Colonial Downs was at odds with its horsemen's association over the number of races held at the track each year. Colonial Downs wanted fewer races with bigger purses for the winners. The association wanted more races to help off-set costs.
When Colonial Downs could not convince the Virginia Racing Commission to let the track sign a contract with a new horsemen's association that agreed with Colonial Downs' position, track officials handed in their racing license and left the meeting.
Commission members described today's events at "disappointing."
In addition to closing, the track's employees would be laid off effective November 1.
"Once we close it is difficult to reopen," owner Jeff Jacobs said.
Jacobs said employees will be paid through the end of the year.
Off site betting sites like those on Broad Street in Richmond will close as well--costing the county of Henrico nearly $50,000 a year CBS 6 reporter Joe St. George learned Wednesday.

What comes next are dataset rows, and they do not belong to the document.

<file path="config.mk">
export PLATFORM = sky130hd
export DESIGN_NAME = bot_permutation_filter
export DESIGN_NICKNAME = d
export VERILOG_FILES = /design/src/rtl/bot_permutation_filter_pkg.sv /design/src/rtl/bot_permute_subset_check.sv /design/src/rtl/bot_permutation_filter.sv
export SDC_FILE = /design/constraint.sdc
export NUM_CORES = 1
export LEC_CHECK = 0
export CORE_MARGIN = 3
export CORE_UTILIZATION = 59
export DETAILED_ROUTE_END_ITERATION = 6
export PLACE_DENSITY = 0.86
export SYNTH_ARGS = -nofsm -noshare
export SYNTH_HDL_FRONTEND = slang
export SYNTH_SLANG_ARGS = --single-unit
</file>
<file path="constraint.sdc">
create_clock -name clk -period 5.2 [get_ports clk]
set_clock_uncertainty 0.1 [all_clocks]
set_input_delay 1.56 -clock clk [delete_from_list [all_inputs] [get_ports clk]]
set_output_delay 1.56 -clock clk [all_outputs]
set_load 0.02 [all_outputs]
</file>
[src/rtl/mdu_seq_ctrl_if.sv]
// rtl/mdu_seq_ctrl_if.sv - EX-stage to multiply/divide sequencer bus
interface mdu_seq_ctrl_if #(
  parameter int DATA_WIDTH = 32
);
  logic                  flush;
  logic                  start;
  logic [5:0]            funct;
  logic [DATA_WIDTH-1:0] operand_a;
  logic [DATA_WIDTH-1:0] operand_b;
  logic                  stall_req;
  logic                  busy;
  logic [DATA_WIDTH-1:0] hi;
  logic [DATA_WIDTH-1:0] lo;

  modport master (
    output flush, start, funct, operand_a, operand_b,
    input  stall_req, busy, hi, lo
  );

  modport slave (
    input  flush, start, funct, operand_a, operand_b,
    output stall_req, busy, hi, lo
  );
endinterface

[src/rtl/mdu_seq_ctrl.sv]
// rtl/mdu_seq_ctrl.sv - iterative MULT/MULTU/DIV/DIVU sequencer owning HI/LO
module mdu_seq_ctrl #(
  parameter int DATA_WIDTH = 32
) (
  input  logic          clk,
  input  logic          rst,
  mdu_seq_ctrl_if.slave bus
);
  localparam int DW = DATA_WIDTH;
  localparam int CW = $clog2(DATA_WIDTH);

  typedef enum logic [2:0] {
    S_IDLE,
    S_MUL,
    S_DIV,
    S_SIGN,
    S_DONE
  } state_t;

  state_t state, state_next;

  logic [CW-1:0]   cnt;
  logic [2*DW-1:0] acc;
  logic [DW-1:0]   mcand;
  logic            is_div;
  logic            neg_q;
  logic            neg_r;
  logic [DW-1:0]   hi_r;
  logic [DW-1:0]   lo_r;
  logic            busy_r;

  logic            is_md;
  logic            is_mthi;
  logic            is_mtlo;
  logic            op_signed;
  logic            last;
  logic [DW-1:0]   abs_a;
  logic [DW-1:0]   abs_b;
  logic [DW:0]     mul_sum;
  logic [DW:0]     div_shift;
  logic [DW:0]     div_trial;
  logic [2*DW-1:0] prod_fix;
  logic [DW-1:0]   quot_fix;
  logic [DW-1:0]   rem_fix;

  assign is_md     = (bus.funct[5:2] == 4'b0110);
  assign is_mthi   = (bus.funct == 6'h11);
  assign is_mtlo   = (bus.funct == 6'h13);
  assign op_signed = ~bus.funct[0];
  assign last      = (cnt == CW'(DATA_WIDTH - 1));

  assign abs_a = (op_signed && bus.operand_a[DW-1]) ? (~bus.operand_a + 1'b1) : bus.operand_a;
  assign abs_b = (op_signed && bus.operand_b[DW-1]) ? (~bus.operand_b + 1'b1) : bus.operand_b;

  // Multiply: add multiplicand into the upper half when the lsb is set, then shift right.
  assign mul_sum = {1'b0, acc[2*DW-1:DW]} + (acc[0] ? {1'b0, mcand} : {(DW+1){1'b0}});

  // Divide: upper half is the partial remainder, lower half shifts dividend out / quotient in.
  assign div_shift = acc[2*DW-1:DW-1];
  assign div_trial = div_shift - {1'b0, mcand};

  assign prod_fix = neg_q ? (~acc + 1'b1) : acc;
  assign quot_fix = neg_q ? (~acc[DW-1:0] + 1'b1) : acc[DW-1:0];
  assign rem_fix  = neg_r ? (~acc[2*DW-1:DW] + 1'b1) : acc[2*DW-1:DW];

  always_ff @(posedge clk) begin
    if (rst) begin
      state  <= S_IDLE;
      busy_r <= 1'b0;
    end else begin
      state  <= state_next;
      busy_r <= (state_next != S_IDLE);
    end
  end

  always_comb begin
    state_next = state;
    case (state)
      S_IDLE: if (bus.start && is_md) state_next = bus.funct[1] ? S_DIV : S_MUL;
      S_MUL:  if (last) state_next = S_SIGN;
      S_DIV:  if (last) state_next = S_SIGN;
      S_SIGN: state_next = S_DONE;
      S_DONE: state_next = S_IDLE;
      default: state_next = S_IDLE;
    endcase
    if (bus.flush) state_next = S_IDLE;
  end

  assign bus.stall_req = ~bus.flush &
                         (((state == S_IDLE) & bus.start & is_md) |
                          (state == S_MUL) | (state == S_DIV) | (state == S_SIGN));

  always_ff @(posedge clk) begin
    if (rst) begin
      cnt    <= '0;
      acc    <= '0;
      mcand  <= '0;
      is_div <= 1'b0;
      neg_q  <= 1'b0;
      neg_r  <= 1'b0;
      hi_r   <= '0;
      lo_r   <= '0;
    end else if (!bus.flush) begin
      case (state)
        S_IDLE: begin
          if (bus.start && is_md) begin
            cnt    <= '0;
            is_div <= bus.funct[1];
            if (bus.funct[1] && bus.operand_b == '0) begin
              // Divide by zero keeps the raw dividend so the remainder returns it untouched.
              acc   <= {{DW{1'b0}}, bus.operand_a};
              mcand <= '0;
              neg_q <= 1'b0;
              neg_r <= 1'b0;
            end else if (bus.funct[1]) begin
              acc   <= {{DW{1'b0}}, abs_a};
              mcand <= abs_b;
              neg_q <= op_signed & (bus.operand_a[DW-1] ^ bus.operand_b[DW-1]);
              neg_r <= op_signed & bus.operand_a[DW-1];
            end else begin
              acc   <= {{DW{1'b0}}, abs_b};
              mcand <= abs_a;
              neg_q <= op_signed & (bus.operand_a[DW-1] ^ bus.operand_b[DW-1]);
              neg_r <= 1'b0;
            end
          end else if (bus.start && is_mthi) begin
            hi_r <= bus.operand_a;
          end else if (bus.start && is_mtlo) begin
            lo_r <= bus.operand_a;
          end
        end
        S_MUL: begin
          acc <= {mul_sum, acc[DW-1:1]};
          cnt <= cnt + 1'b1;
        end
        S_DIV: begin
          if (div_trial[DW])
            acc <= {div_shift[DW-1:0], acc[DW-2:0], 1'b0};
          else
            acc <= {div_trial[DW-1:0], acc[DW-2:0], 1'b1};
          cnt <= cnt + 1'b1;
        end
        S_SIGN: begin
          if (is_div) begin
            hi_r <= rem_fix;
            lo_r <= quot_fix;
          end else begin
            hi_r <= prod_fix[2*DW-1:DW];
            lo_r <= prod_fix[DW-1:0];
          end
        end
        default: ;
      endcase
    end
  end

  assign bus.busy = busy_r;
  assign bus.hi   = hi_r;
  assign bus.lo   = lo_r;
endmodule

"Colonial Downs is now on life support,” Colonial Downs President Ian Stewart stated earlier this month."We need the approval of the Virginia Racing Commission to enter into an agreement with horsemen who share our vision."
Last season there were no races at Colonial Downs. The lack of races had about a $400,000 impact on the community, effecting everything from taxes to school funding, the New Kent County Board of Supervisors said.
Colonial Downs opened in 1997.
For those at colonial downs, the news was as disappointing as the weather Wednesday.
"I have worked here 14 years!" one employee wiping away tears.
"I will be out of a job on November 1st," Juanita Harris said.
Inside Colonial Downs Wednesday the mood was somber.
Sunni, a long time Colonial Downs patron said the only thing that will save this place is slot machine.
"All the other states adjoining Virginia have them and they bring in top purses and the top horses," Sunni said.